→ **Saved entries**:
=== Section Start ===
--- /design/flow/run.sh ---
#!/bin/bash
# OpenROAD 26Q1-2900-gdf79404cd8, Yosys 0.63+post, stock flow scripts
make -C /OpenROAD-flow-scripts/flow DESIGN_CONFIG=/design/flow/config.mk WORK_HOME=/design/flow/orfs finish
--- /design/flow/config.mk ---
export PLATFORM = sky130hd
export DESIGN_NAME = runner
export DESIGN_NICKNAME = runner
export VERILOG_FILES = /design/flow/design.v
export SDC_FILE = /design/flow/constraint.sdc
export NUM_CORES = 4
export LEC_CHECK = 1
export CORE_UTILIZATION = 50
export SYNTH_HDL_FRONTEND = slang
--- /design/flow/constraint.sdc ---
current_design runner

set clk_period 6.6
set clk_io_pct 0.2

create_clock -name clk0 -period $clk_period [get_ports {clk}]

set non_clock_inputs [all_inputs -no_clocks]
set_input_delay [expr $clk_period * $clk_io_pct] -clock clk0 $non_clock_inputs
set_output_delay [expr $clk_period * $clk_io_pct] -clock clk0 [all_outputs]
--- /design/flow/design.v ---
`timescale 1 ns/1 ns
module runner(
    input  wire        rst,
    input  wire        clk,
    input  wire        ena,
    input  wire        i_sl,
    input  wire        i_sp,
    input  wire        i_ep,
    input  wire        i_vl,
    input  wire [ 7:0] i_b  [1:10],
    input  wire [ 7:0] i_x  [1:8 ],
    output reg         o_sl,
    output reg         o_sp,
    output reg         o_vl,
    output reg  [ 1:0] o_st [1:8 ],
    output reg  [ 7:0] o_b  [1:9 ],
    output reg  [ 7:0] o_x  [1:8 ]
);
function automatic logic near(input [7:0] x1, input [7:0] x2);
    return x1[7:2] == x2[7:2];
endfunction
reg         a_sl;
reg         a_sp;
reg         a_ep;
reg         a_vl;
reg  [ 8:1] a_rs;
reg  [ 7:0] a_b  [1:9];
reg  [ 7:0] a_x  [1:8];
reg         b_sl;
reg         b_sp;
reg         b_ep;
reg         b_vl;
reg  [ 8:1] b_rs;
reg  [ 7:0] b_rx [1:8];
reg  [ 7:0] b_b  [1:9];
reg  [ 7:0] b_x  [0:8];
reg         c_sl;
reg         c_sp;
reg         c_ep;
reg         c_vl;
reg  [ 8:1] c_rs;
reg  [ 7:0] c_rx [1:8];
reg  [ 7:0] c_b  [1:9];
reg         c_near [1:8];
reg         c_sp_ri;
reg  [ 7:0] c_sp_c;
reg         d_sl;
reg         d_sp;
reg         d_ep;
reg         d_vl;
reg  [ 1:0] d_st [1:8];
reg  [ 7:0] d_b  [1:9];
reg  [ 7:0] d_x  [1:8];
reg         e_sl;
reg         e_sp;
reg         e_ep;
reg         e_vl;
reg  [ 1:0] e_st [1:8];
reg  [ 7:0] e_b  [1:9];
reg  [ 7:0] e_x  [1:8];
reg         run_valid;
always @ (posedge clk)
    if(ena) begin
        a_sl <= i_sl;
        a_sp <= i_sp;
        a_ep <= i_ep;
        a_vl <= i_vl;
        for(int i=1; i<=6; i++)
            a_rs[i] <= ( i_b[i]==i_b[i+1] && i_b[i+1]==i_b[i+2] ) && ( i_b[i]==i_x[i] || near(i_b[i],i_x[i]) && near(i_b[i+1],i_x[i+1]) && near(i_b[i+2],i_x[i+2]) );
        a_rs[7] <= i_b[7]==i_b[8] && i_b[8]==i_b[9] && ( i_b[7]==i_x[7] || near(i_b[7],i_x[7]) && near(i_b[8],i_x[8]) );
        a_rs[8] <= i_b[8]==i_b[9] && i_b[9]==i_b[10] && i_b[8]==i_x[8];
        a_b <= i_b[1:9];
        a_x <= i_x;
    end else if(rst) begin
        a_sl <= '0;
        a_sp <= '0;
        a_ep <= '0;
        a_vl <= '0;
    end
always @ (posedge clk)
    if(ena) begin
        b_sl <= a_sl;
        b_sp <= a_sp;
        b_ep <= a_ep;
        b_vl <= a_vl;
        b_rs <= a_rs;
        for(int i=1; i<=8; i++)
            b_rx[i] <= a_rs[i] ? a_b[i] : a_x[i];
        b_b <= a_b;
        b_x[0] <= a_sp ? a_b[1] : b_x[8];
        for(int i=1; i<=8; i++)
            b_x[i] <= a_x[i];
    end else if(rst) begin
        b_sl <= '0;
        b_sp <= '0;
        b_ep <= '0;
        b_vl <= '0;
    end
always @ (posedge clk)
    if(ena) begin
        c_sl <= b_sl;
        c_sp <= b_sp;
        c_ep <= b_ep;
        c_vl <= b_vl;
        c_rs <= b_rs;
        c_rx <= b_rx;
        c_b <= b_b;
        for(int i=1; i<=8; i++) begin
            c_near[i] <= near(b_x[i], b_x[i-1]);
        end
        c_sp_ri <= c_sp_c == b_b[1] && b_b[2] == b_b[1];
        c_sp_c <= b_sp ? b_b[1] : c_sp_c;
    end else if(rst) begin
        c_sl <= '0;
        c_sp <= '0;
        c_ep <= '0;
        c_vl <= '0;
        c_sp_ri <= '0;
        c_sp_c <= '0;
    end
always @ (posedge clk)
    if(ena) begin
        automatic logic [7:0] run_pixel;
        run_valid = c_sp ? c_sp_ri : run_valid;
        run_pixel = c_sp ? c_sp_c : d_x[8];
        for(int i=1; i<=8; i++) begin
            if( run_valid & c_near[i] ) begin
                d_x[i] <= run_pixel;
                d_st[i] <= 2'd1;
            end else begin
                d_x[i] <= c_rx[i];
                d_st[i] <= {run_valid, 1'b0};
                run_valid = c_rs[i];
                run_pixel = c_rx[i];
            end
        end
        d_sl <= c_sl;
        d_sp <= c_sp;
        d_ep <= c_ep;
        d_vl <= c_vl;
        d_b <= c_b;
    end else if(rst) begin
        run_valid = 1'b0;
        d_sl <= '0;
        d_sp <= '0;
        d_ep <= '0;
        d_vl <= '0;
    end
always @ (posedge clk)
    if(ena) begin
        e_sl <= d_sl;
        e_sp <= d_sp;
        e_ep <= d_ep;
        e_vl <= d_vl;
        e_st <= d_st;
        e_b  <= d_b;
        e_x  <= d_x;
    end else if(rst) begin
        e_sl <= '0;
        e_sp <= '0;
        e_ep <= '0;
        e_vl <= '0;
    end
always @ (posedge clk)
    if(ena) begin
        o_sl <= e_sl;
        o_sp <= e_sp;
        o_vl <= e_vl;
        o_st <= e_st;
        if(e_ep && e_st[8]==2'd1)
            o_st[8] <= 2'd3;
        o_b <= e_b;
        o_x <= e_x;
    end else if(rst) begin
        o_sl <= '0;
        o_sp <= '0;
        o_vl <= '0;
    end
endmodule
==> impl_metrics.tcl <==
# yosys + openroad results
set metrics [dict create \
    warnings 31 \
    fillers 4617 \
    ys_sh_adder 0 \
    drt-total-wl_um 66000 \
    critPathMaxStageDelay_ns 0.68 \
    syn_area_per_cell_sq_um 21.0 \
    cp_num_cells 7 \
    grt_max_degree 152 \
    postCtsHoldBufs 0 \
    synthArstFlopShare 0 \
    post-cts-setup-buffer-count 0 \
    drtPass1Iterations 5 \
    layout_top_cells "edfxtp_1, clkdlybuf4s50_1, xor2_1, clkbuf_16, mux2_2" \
    cts_num_sinks 983 \
    vias 15386 \
    synth-edff-count 983 \
    power.density_mw_per_mm2 323 \
    fp.dieH_um 263 \
    grt_pass1_vias 16171 \
    cts_buffer_depth 3 \
    path_cells "a21o_1 -> a22oi_4 -> inv_2 -> and2_1 -> a221oi_1 -> a31oi_1 -> a32o_1" \
    vias_per_cell 5.21 \
    fin_skew_ns 0.0181 \
    synthTopLogicFamily "XOR/XNOR gates" \
    syn_to_final_growth_pct 20.7 \
    ys_seq_share 0.865 \
    slew_headroom 0.391 \
    crit_type "reg -> reg" \
    syn_area_sq_mm 0.0341 \
    worst_pin_slew_ns 0.913 \
    drive_above_1_share 0.112 \
    ys_sh_mux 0.0288 \
    r2r_cells 7 \
    dp.final_hpwl_um 46000 \
    ys_warn_count 0 \
    p_total_w 0.0133 \
    fin_crit_sh 0.503 \
    drc 0 \
    slew_violations 0 \
    ys_cells 1624 \
    setup-tns-final_ns 0 \
    place_congestion 0.896 \
    simple_gate_share 0.0379 \
    clk_pin_slew_ns 0.06 \
    die_w_um 263 \
    grt_overflow 0 \
    ys_ff 983 \
    power.leakage_nw 14.0 \
    critPathRequiredTime_ns 6.98 \
    arrival_ns 3.71 \
    drt-initial-drc-count 1118 \
    hold_class "reg -> reg" \
    outcome "finished clean" \
    port-buffer-count 305 \
    clk_latency_ns 0.63 \
    max_cap_violations 0 \
    mostFrequentLayoutCell "edfxtp_1" \
    rsz0062_at_grt "false" \
    crit_path_max_fanout 22 \
    clockRootBuffer "clkbuf_16" \
    flop_cell "edfxtp_1" \
    cp_top_family "AND-OR/OR-AND gates" \
    setup_viol 0 \
    rows 95 \
    ios 306 \
    ir_worst_vdd_mv 0.185 \
    wl_per_cell_um 22.4 \
    finalHoldViolations 0 \
    post_cts_resized 0 \
    cts_tree "yes" \
    core-area_sq_mm 0.0674 \
    cp-end-kind "register" \
    ys_sh_xor 0.0441 \
    crit_buf_inv 1 \
    clock.fmax_mhz 301 \
    fp_util 0.507 \
    startpoint_type "register" \
    ys_types 45 \
    worstHoldPathCells 0 \
    numCtsBuffers 94 \
    htreeDepth 3 \
    die_area_sq_mm 0.0693 \
    ys_sh_aoi 0.0196 \
    grt_pass1_wl_um 98500 \
    antenna_found_initial 2 \
    track_usage 0.218 \
    synthCells 1624 \
    crit_slowest_cell "a221oi_1" \
    ant_nets 0 \
    yosysChipArea_sq_mm 0.0341 \
    min_period_ns 3.32 \
]
synth_stat cells (all sizes together), types with 2 or more instances:
library cell	n	area (sq um)
o21ai	6	30.0
xor2	98	858
buf	6	28.8
o21a	3	22.5
a21o	3	22.5
nand4	15	93.8
nor3	23	115
a222oi	2	20.0
nand2b	10	62.6
o32ai	8	70.1
nand3	8	40.0
a221oi	25	219
clkbuf	21	78.8
or3	7	43.8
edfxtp	983	29500
or2	2	12.5
a22oi	7	66.3
nor2	66	248
nand2	47	179
a21oi	5	25.0
nor2b	3	18.8
mux2	86	972
nor4	23	144
xnor2	74	648
a221o	7	70.1
o31ai	8	60.1
and2	35	219
and3	16	100
o22ai	3	18.8
inv	16	60.1
sequential cells by signal (all words and copies together), names as in the netlist, 8 cells and up:
name and flops:
a_b 72, o_x 64, a_x 64, c_rs 8
d_x 64, d_st 16, o_b 72, c_b 72
o_st 16, c_rx 64, e_x 64, b_b 72
e_b 72, e_st 16, b_rx 64, b_x 54
b_rs 8, c_near 8, d_b 72, c_sp_c 8
a_rs 8
per-layer routing:
metal | global-route usage | routed length, um | vias to the layer above | part of all wire
met4 | 0.0316 | 1050 | 2 | 0.016
li1 | - | - | 7142 | -
met3 | 0.139 | 9870 | 71 | 0.15
met2 | 0.289 | 29300 | 848 | 0.44
met1 | 0.360 | 25700 | 7323 | 0.39
met5 | 0.00693 | 66 | - | 0.0010
area by class of cell:
cell class / instances / area (sq um) / share of cell area
Tap cell: 873 / 1090 / 0.0265
Timing Repair Buffer: 318 / 3190 / 0.0775
Multi-Input combinational cell: 598 / 4460 / 0.108
Clock inverter: 49 / 383 / 0.00929
Clock buffer: 116 / 2500 / 0.0606
Antenna cell: 1 / 2.50 / 0.0000607
Inverter: 16 / 60.1 / 0.00146
Sequential cell: 983 / 29500 / 0.716
logic make-up (layout without fill, tap and decap cells):
group / after synthesis / in the layout
other cells: 0 / 1
flops: 983 / 983
buf+inv: 43 / 499
simple gates: 257 / 257
mux: 87 / 87
compound gates: 82 / 82
xor+xnor: 172 / 172
worst paths after layout:
kind,start,endpoint,slack [ns]
worst min register to register,e_x[24]$_DFFE_PP_,o_x[24]$_DFFE_PP_,0.41
worst max-delay path,c_near[0][2]$_DFFE_PP_,d_x[7]$_DFFE_PP_,3.28
worst min-delay path,e_x[24]$_DFFE_PP_,o_x[24]$_DFFE_PP_,0.41
worst max register to register,c_near[0][2]$_DFFE_PP_,d_x[7]$_DFFE_PP_,3.28
worst register-to-register path, stage by stage (launching register included):
cell,delay [ns]
edfxtp_1,0.65
a21o_1,0.31
a22oi_4,0.44
inv_2,0.18
and2_1,0.29
a221oi_1,0.68
a31oi_1,0.22
a32o_1,0.29
through the flow:
step	std cells	hold WS, ns	setup WS (ns)	utilization	instance area [sq um]
after floorplan	1624	0.400	4.19	-	34100
after global placement	2788	0.400	3.11	0.569	38300
after detailed placement	2788	0.405	3.06	0.569	38300
after CTS	2953	0.411	3.36	0.611	41200
after global routing	2954	0.411	3.16	0.611	41200
final	2954	0.405	3.28	0.611	41200
report_power, final:
group	total, W	switching (W)	leakage (nW)	internal [W]
Sequential	0.00761	0.000215	9.66	0.00739
Combinational	0.000657	0.000335	2.94	0.000321
Clock	0.00503	0.00212	1.41	0.00290
Total	0.0133	0.00267	14.0	0.0106
Power is estimated from default activity; no workload was simulated.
=== Section End ===
→ **Work instructions**: Pull out every line of the records that includes the string "make".

→ **Response for this exercise**:
make -C /OpenROAD-flow-scripts/flow DESIGN_CONFIG=/design/flow/config.mk WORK_HOME=/design/flow/orfs finish
logic make-up (layout without fill, tap and decap cells):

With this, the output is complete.